## [WHAT TO WORK ON]
Take the records below and print them verbatim up to and including the line that carries "module kbd_seq_ctrl".

(Dataset entries)
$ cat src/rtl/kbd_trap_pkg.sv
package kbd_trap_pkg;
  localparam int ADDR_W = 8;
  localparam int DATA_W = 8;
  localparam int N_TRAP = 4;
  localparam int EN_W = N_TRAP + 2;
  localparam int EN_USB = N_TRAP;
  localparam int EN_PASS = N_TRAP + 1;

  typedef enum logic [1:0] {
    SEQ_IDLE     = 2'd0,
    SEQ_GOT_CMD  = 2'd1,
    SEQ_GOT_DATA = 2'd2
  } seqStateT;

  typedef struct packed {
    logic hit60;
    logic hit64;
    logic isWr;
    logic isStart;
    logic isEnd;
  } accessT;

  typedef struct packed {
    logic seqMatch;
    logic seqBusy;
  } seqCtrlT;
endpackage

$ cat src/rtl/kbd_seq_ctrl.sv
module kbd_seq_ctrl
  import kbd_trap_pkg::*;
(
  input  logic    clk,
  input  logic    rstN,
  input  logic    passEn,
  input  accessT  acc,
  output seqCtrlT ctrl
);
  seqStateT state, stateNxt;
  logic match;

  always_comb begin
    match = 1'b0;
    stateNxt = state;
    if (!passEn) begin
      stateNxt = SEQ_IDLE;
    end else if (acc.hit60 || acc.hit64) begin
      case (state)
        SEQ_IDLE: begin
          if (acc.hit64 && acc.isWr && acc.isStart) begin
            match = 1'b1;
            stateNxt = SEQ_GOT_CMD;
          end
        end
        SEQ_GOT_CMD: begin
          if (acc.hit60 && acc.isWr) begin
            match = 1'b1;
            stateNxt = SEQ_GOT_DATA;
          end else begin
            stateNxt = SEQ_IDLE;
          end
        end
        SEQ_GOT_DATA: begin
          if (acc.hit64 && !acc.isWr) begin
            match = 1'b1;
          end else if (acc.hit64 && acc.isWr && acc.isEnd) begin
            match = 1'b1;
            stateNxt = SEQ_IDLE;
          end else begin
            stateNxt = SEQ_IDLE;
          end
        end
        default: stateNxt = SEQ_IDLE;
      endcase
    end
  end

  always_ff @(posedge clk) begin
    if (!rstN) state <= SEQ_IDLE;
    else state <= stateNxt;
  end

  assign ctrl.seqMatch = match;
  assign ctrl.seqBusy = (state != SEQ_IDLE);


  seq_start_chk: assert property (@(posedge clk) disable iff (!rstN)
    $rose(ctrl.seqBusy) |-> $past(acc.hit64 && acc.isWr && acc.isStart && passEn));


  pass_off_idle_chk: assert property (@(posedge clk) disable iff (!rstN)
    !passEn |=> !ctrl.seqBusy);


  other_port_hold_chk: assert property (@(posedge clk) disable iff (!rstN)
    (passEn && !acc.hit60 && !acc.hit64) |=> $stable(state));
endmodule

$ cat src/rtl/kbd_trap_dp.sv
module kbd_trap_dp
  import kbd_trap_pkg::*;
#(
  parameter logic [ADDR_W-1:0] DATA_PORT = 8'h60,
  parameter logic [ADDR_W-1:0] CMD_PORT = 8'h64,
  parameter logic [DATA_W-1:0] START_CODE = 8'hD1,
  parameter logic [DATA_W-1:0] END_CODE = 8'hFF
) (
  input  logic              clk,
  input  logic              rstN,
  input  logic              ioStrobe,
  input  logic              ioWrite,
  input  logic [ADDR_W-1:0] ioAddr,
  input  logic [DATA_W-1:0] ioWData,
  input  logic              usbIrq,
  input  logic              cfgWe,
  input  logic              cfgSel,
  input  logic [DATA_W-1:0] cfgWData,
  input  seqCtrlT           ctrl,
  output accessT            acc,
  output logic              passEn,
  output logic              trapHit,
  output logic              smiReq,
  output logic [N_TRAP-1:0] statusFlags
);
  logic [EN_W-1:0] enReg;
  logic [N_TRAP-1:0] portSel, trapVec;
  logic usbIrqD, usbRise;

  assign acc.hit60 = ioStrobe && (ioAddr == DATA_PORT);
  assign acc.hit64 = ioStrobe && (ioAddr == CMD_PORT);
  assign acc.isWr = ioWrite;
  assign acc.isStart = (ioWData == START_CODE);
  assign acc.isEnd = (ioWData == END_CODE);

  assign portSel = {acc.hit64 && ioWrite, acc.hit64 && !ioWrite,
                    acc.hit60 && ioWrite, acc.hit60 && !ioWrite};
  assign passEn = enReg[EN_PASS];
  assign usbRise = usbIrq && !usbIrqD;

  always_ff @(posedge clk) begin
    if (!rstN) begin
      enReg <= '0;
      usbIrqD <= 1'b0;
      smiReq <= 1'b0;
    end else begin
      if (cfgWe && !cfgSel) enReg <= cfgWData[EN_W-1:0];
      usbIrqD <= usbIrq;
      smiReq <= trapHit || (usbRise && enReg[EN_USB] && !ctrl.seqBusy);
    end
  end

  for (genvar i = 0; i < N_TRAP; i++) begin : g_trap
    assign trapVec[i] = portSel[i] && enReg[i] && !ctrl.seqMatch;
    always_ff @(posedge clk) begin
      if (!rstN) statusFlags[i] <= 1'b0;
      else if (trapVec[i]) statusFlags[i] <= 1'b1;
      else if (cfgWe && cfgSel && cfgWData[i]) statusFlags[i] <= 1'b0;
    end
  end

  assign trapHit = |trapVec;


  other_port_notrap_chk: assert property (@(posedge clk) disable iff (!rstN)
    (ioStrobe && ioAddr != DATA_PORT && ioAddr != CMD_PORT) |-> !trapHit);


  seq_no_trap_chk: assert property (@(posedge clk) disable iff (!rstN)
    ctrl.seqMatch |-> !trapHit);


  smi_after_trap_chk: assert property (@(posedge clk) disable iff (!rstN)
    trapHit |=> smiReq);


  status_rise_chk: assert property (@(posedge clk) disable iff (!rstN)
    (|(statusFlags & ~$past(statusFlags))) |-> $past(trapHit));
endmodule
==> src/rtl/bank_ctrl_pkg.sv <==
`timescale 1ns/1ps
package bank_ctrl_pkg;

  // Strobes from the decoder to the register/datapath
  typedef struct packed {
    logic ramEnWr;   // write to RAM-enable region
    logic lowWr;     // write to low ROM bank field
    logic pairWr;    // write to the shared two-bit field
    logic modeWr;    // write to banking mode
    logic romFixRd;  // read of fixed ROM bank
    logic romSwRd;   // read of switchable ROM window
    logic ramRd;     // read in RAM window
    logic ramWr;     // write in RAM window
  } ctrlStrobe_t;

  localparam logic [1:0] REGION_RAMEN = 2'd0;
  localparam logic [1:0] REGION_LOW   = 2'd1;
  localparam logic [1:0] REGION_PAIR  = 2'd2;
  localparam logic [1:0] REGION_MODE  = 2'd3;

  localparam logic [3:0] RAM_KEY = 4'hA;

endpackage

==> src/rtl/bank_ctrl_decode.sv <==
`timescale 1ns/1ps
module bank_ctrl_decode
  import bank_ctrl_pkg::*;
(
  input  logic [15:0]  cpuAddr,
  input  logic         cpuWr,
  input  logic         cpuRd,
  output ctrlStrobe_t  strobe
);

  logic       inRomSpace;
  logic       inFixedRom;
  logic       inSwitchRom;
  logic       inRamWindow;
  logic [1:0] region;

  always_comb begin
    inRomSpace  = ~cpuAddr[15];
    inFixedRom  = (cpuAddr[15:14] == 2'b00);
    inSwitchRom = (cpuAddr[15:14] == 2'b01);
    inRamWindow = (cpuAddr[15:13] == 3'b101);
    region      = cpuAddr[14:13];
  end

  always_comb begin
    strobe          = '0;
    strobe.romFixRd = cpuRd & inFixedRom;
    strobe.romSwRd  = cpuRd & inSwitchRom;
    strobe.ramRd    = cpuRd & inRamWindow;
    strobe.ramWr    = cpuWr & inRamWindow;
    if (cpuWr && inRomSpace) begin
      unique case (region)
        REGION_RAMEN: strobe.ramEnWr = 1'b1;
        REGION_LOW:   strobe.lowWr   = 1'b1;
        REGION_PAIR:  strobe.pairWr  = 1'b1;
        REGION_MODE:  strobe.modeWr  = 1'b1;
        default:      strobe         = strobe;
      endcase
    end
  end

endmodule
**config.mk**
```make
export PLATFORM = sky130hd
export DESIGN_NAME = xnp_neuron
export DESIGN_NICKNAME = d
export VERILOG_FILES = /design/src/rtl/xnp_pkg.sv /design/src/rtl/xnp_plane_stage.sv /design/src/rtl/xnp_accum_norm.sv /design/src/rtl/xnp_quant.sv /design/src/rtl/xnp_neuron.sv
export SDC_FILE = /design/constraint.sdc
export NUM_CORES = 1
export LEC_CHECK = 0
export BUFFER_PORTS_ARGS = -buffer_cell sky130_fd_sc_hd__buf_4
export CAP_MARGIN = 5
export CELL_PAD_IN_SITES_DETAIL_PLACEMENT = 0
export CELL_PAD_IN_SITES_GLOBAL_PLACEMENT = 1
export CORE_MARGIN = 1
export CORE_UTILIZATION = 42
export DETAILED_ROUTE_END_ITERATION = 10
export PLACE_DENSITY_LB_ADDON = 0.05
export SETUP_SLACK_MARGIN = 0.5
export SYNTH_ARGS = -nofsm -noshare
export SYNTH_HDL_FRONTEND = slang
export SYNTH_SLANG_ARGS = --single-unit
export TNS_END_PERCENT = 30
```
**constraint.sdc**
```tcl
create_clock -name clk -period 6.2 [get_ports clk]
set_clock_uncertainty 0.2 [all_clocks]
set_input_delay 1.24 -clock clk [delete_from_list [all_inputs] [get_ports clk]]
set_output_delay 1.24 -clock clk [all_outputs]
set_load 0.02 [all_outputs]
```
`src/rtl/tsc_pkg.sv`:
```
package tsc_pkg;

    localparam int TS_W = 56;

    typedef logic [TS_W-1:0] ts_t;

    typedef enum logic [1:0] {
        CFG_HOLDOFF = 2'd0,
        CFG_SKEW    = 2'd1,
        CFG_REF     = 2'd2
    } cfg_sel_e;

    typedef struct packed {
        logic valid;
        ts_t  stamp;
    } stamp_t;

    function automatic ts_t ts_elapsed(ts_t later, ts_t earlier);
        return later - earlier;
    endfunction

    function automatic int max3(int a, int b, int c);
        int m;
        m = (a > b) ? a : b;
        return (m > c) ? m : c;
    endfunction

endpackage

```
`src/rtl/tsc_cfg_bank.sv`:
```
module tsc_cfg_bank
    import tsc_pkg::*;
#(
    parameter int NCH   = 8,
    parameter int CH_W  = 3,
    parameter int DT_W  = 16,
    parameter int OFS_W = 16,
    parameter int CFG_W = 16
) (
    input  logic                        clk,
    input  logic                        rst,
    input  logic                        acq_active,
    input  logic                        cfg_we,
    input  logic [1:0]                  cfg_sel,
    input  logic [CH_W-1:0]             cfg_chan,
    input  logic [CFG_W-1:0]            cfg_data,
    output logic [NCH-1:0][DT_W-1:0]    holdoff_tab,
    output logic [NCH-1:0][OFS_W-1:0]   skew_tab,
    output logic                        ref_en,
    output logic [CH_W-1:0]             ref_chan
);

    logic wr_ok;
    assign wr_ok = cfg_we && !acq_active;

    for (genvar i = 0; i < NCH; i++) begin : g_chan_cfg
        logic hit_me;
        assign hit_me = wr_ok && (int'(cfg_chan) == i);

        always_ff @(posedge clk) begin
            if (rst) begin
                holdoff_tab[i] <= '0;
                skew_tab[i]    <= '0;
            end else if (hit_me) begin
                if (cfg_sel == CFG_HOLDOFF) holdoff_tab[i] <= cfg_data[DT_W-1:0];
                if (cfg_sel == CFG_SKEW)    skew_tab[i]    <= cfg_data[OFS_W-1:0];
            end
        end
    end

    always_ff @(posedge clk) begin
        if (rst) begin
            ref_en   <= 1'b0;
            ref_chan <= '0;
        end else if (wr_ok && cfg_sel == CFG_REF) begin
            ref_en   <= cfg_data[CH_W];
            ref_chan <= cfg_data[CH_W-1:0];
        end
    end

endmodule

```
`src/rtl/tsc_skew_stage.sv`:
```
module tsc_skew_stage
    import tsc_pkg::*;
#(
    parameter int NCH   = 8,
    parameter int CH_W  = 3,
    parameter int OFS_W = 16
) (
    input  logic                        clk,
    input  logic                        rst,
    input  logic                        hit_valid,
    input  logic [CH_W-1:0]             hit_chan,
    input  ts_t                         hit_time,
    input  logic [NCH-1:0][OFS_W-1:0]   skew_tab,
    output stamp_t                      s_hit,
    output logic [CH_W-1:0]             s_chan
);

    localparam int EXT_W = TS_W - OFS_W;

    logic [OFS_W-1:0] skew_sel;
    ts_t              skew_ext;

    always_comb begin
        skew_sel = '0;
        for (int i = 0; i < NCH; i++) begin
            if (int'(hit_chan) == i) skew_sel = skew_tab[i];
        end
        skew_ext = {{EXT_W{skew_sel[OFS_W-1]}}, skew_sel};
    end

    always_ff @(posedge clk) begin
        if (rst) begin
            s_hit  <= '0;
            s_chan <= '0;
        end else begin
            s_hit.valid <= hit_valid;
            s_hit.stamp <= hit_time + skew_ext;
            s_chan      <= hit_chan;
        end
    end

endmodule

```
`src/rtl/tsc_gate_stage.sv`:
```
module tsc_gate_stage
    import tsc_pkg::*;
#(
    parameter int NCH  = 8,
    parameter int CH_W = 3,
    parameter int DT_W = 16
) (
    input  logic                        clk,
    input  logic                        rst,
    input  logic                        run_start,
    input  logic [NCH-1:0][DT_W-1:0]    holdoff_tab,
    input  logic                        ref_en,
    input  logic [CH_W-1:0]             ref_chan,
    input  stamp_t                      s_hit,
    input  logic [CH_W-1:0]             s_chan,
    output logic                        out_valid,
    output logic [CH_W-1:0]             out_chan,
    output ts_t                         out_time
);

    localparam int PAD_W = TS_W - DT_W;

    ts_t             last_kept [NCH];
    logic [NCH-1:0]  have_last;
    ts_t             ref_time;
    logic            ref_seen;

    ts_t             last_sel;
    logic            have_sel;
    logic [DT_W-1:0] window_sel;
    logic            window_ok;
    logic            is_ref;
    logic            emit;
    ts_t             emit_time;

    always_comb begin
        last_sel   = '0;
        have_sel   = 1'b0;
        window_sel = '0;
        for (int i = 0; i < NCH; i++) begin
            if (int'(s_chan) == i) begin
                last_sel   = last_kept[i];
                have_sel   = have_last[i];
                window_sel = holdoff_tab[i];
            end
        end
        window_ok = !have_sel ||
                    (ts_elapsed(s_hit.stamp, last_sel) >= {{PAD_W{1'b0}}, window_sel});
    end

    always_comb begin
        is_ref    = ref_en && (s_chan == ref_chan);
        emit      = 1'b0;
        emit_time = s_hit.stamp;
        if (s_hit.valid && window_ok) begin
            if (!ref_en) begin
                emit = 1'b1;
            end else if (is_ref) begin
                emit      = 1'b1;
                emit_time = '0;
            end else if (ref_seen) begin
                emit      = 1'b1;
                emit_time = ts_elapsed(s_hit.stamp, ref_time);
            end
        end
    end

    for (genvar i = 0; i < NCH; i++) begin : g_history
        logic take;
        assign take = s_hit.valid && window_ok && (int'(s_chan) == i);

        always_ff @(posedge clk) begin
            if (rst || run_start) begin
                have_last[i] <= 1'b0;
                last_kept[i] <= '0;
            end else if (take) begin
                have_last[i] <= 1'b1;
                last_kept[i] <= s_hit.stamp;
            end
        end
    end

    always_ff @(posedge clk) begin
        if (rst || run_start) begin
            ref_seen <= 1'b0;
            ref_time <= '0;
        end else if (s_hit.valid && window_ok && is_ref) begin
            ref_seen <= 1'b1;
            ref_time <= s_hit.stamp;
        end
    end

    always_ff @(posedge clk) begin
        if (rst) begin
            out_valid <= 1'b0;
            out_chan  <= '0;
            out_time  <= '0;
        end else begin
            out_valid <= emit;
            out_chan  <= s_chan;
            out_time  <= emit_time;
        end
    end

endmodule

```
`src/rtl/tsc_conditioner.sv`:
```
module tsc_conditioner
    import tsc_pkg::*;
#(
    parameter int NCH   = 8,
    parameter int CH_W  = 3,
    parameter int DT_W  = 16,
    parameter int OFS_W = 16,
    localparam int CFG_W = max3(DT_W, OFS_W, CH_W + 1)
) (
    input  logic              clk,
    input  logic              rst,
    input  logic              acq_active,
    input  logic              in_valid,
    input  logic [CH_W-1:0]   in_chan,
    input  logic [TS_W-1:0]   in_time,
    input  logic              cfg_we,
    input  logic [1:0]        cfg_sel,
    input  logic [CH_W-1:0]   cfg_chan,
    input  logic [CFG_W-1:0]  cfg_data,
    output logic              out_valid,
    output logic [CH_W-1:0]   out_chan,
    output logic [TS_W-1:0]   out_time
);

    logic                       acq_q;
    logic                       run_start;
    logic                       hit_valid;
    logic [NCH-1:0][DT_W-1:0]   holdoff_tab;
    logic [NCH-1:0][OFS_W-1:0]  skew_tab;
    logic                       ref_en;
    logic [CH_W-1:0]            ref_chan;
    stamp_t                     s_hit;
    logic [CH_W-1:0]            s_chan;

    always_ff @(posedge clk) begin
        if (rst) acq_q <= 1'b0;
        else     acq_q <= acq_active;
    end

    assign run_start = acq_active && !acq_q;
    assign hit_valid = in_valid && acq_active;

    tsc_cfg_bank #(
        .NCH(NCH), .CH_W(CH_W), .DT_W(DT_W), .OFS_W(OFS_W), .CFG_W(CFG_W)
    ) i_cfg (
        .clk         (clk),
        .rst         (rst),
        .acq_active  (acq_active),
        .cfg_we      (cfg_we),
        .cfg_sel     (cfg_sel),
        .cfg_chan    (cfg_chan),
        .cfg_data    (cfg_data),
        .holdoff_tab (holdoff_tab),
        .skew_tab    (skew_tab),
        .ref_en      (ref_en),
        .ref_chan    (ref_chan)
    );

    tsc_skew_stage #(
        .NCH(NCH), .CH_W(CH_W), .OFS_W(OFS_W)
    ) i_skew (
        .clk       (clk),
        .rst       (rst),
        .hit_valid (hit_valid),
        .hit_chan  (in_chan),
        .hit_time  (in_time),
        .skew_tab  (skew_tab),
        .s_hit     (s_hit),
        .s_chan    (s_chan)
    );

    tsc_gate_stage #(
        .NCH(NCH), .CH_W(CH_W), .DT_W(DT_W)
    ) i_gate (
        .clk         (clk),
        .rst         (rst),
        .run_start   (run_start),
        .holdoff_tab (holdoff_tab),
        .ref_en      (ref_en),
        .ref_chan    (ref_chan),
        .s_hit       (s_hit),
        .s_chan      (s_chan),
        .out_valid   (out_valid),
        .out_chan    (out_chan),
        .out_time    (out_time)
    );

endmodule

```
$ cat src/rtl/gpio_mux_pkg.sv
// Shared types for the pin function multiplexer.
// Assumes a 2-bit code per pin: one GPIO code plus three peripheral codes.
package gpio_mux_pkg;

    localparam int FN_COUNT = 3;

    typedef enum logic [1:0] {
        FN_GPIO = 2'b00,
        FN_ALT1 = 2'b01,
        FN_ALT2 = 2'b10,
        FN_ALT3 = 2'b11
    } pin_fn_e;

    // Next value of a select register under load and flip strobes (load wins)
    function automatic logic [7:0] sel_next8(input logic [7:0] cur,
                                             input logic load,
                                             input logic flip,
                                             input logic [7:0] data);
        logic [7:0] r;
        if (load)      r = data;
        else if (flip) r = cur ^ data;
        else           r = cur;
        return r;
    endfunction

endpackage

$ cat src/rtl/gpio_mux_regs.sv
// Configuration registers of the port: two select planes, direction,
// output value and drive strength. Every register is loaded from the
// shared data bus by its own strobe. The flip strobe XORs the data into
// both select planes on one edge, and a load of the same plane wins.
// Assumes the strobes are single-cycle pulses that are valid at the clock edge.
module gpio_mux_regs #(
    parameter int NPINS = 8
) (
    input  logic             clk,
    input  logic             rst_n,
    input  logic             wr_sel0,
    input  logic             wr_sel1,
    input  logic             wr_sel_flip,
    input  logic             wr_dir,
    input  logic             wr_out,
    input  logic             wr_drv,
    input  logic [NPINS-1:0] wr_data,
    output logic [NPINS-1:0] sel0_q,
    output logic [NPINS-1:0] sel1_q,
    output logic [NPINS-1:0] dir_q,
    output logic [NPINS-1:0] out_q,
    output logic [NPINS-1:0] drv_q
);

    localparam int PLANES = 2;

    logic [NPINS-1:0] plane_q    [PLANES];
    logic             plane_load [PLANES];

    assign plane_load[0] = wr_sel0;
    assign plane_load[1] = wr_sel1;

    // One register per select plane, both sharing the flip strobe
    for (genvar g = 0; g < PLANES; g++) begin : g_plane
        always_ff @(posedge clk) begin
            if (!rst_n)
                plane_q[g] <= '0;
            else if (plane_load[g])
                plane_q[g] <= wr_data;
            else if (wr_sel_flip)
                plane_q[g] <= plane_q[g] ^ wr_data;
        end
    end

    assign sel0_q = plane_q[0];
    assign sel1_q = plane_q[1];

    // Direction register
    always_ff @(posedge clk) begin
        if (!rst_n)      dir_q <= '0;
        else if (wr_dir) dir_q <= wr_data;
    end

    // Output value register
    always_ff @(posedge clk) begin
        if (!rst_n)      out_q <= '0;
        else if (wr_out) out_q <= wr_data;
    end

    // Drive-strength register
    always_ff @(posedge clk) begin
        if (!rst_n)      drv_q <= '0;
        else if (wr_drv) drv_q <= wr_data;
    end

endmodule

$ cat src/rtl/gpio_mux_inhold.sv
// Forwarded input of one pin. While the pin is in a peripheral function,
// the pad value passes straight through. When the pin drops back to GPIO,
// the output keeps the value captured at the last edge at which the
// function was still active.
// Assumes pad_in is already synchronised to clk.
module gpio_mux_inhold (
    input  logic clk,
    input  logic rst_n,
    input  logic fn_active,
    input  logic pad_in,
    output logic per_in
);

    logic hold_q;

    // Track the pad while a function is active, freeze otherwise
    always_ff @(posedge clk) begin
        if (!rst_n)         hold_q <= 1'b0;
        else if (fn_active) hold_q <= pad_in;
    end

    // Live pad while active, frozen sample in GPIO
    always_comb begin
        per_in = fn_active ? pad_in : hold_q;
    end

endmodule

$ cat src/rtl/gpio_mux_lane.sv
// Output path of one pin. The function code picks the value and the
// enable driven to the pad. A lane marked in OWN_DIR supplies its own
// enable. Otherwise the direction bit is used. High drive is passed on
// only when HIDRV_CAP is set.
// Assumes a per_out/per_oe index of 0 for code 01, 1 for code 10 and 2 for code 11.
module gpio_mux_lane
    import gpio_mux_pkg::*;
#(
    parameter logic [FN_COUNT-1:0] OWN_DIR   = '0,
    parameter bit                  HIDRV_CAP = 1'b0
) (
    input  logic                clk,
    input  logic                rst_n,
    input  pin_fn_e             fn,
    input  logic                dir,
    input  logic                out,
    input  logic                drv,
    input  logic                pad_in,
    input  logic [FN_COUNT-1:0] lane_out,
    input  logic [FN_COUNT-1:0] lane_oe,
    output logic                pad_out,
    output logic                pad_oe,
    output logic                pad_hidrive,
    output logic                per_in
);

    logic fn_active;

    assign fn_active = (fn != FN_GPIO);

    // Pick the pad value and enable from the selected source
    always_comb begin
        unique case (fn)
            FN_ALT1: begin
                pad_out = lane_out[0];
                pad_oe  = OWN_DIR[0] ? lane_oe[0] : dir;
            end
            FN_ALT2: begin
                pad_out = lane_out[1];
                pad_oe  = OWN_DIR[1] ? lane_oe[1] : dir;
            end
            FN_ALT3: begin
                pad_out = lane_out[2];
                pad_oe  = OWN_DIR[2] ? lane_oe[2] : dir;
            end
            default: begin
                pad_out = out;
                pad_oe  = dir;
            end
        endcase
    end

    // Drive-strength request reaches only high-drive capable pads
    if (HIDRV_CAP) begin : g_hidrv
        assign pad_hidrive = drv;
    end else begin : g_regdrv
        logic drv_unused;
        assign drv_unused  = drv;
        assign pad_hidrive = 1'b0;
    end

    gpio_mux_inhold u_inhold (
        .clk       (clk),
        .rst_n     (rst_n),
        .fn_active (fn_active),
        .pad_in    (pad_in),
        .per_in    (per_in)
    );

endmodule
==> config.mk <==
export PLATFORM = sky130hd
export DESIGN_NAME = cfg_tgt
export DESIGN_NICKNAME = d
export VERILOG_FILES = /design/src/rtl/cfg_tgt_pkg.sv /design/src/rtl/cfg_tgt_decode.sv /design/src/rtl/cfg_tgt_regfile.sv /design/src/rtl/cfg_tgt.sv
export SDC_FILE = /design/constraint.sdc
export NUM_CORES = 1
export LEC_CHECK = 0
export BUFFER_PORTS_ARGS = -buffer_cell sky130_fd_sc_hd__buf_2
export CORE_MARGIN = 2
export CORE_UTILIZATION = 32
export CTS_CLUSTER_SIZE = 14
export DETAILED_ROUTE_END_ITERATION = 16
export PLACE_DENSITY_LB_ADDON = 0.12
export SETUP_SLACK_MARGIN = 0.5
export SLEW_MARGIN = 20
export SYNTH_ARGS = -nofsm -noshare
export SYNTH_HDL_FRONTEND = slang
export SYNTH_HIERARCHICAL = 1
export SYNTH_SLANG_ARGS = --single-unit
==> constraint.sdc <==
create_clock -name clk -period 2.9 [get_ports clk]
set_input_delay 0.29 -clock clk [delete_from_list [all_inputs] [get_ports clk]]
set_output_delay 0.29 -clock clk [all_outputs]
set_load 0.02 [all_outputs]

## [TASK RESPONSE]
$ cat src/rtl/kbd_trap_pkg.sv
package kbd_trap_pkg;
  localparam int ADDR_W = 8;
  localparam int DATA_W = 8;
  localparam int N_TRAP = 4;
  localparam int EN_W = N_TRAP + 2;
  localparam int EN_USB = N_TRAP;
  localparam int EN_PASS = N_TRAP + 1;

  typedef enum logic [1:0] {
    SEQ_IDLE     = 2'd0,
    SEQ_GOT_CMD  = 2'd1,
    SEQ_GOT_DATA = 2'd2
  } seqStateT;

  typedef struct packed {
    logic hit60;
    logic hit64;
    logic isWr;
    logic isStart;
    logic isEnd;
  } accessT;

  typedef struct packed {
    logic seqMatch;
    logic seqBusy;
  } seqCtrlT;
endpackage

$ cat src/rtl/kbd_seq_ctrl.sv
module kbd_seq_ctrl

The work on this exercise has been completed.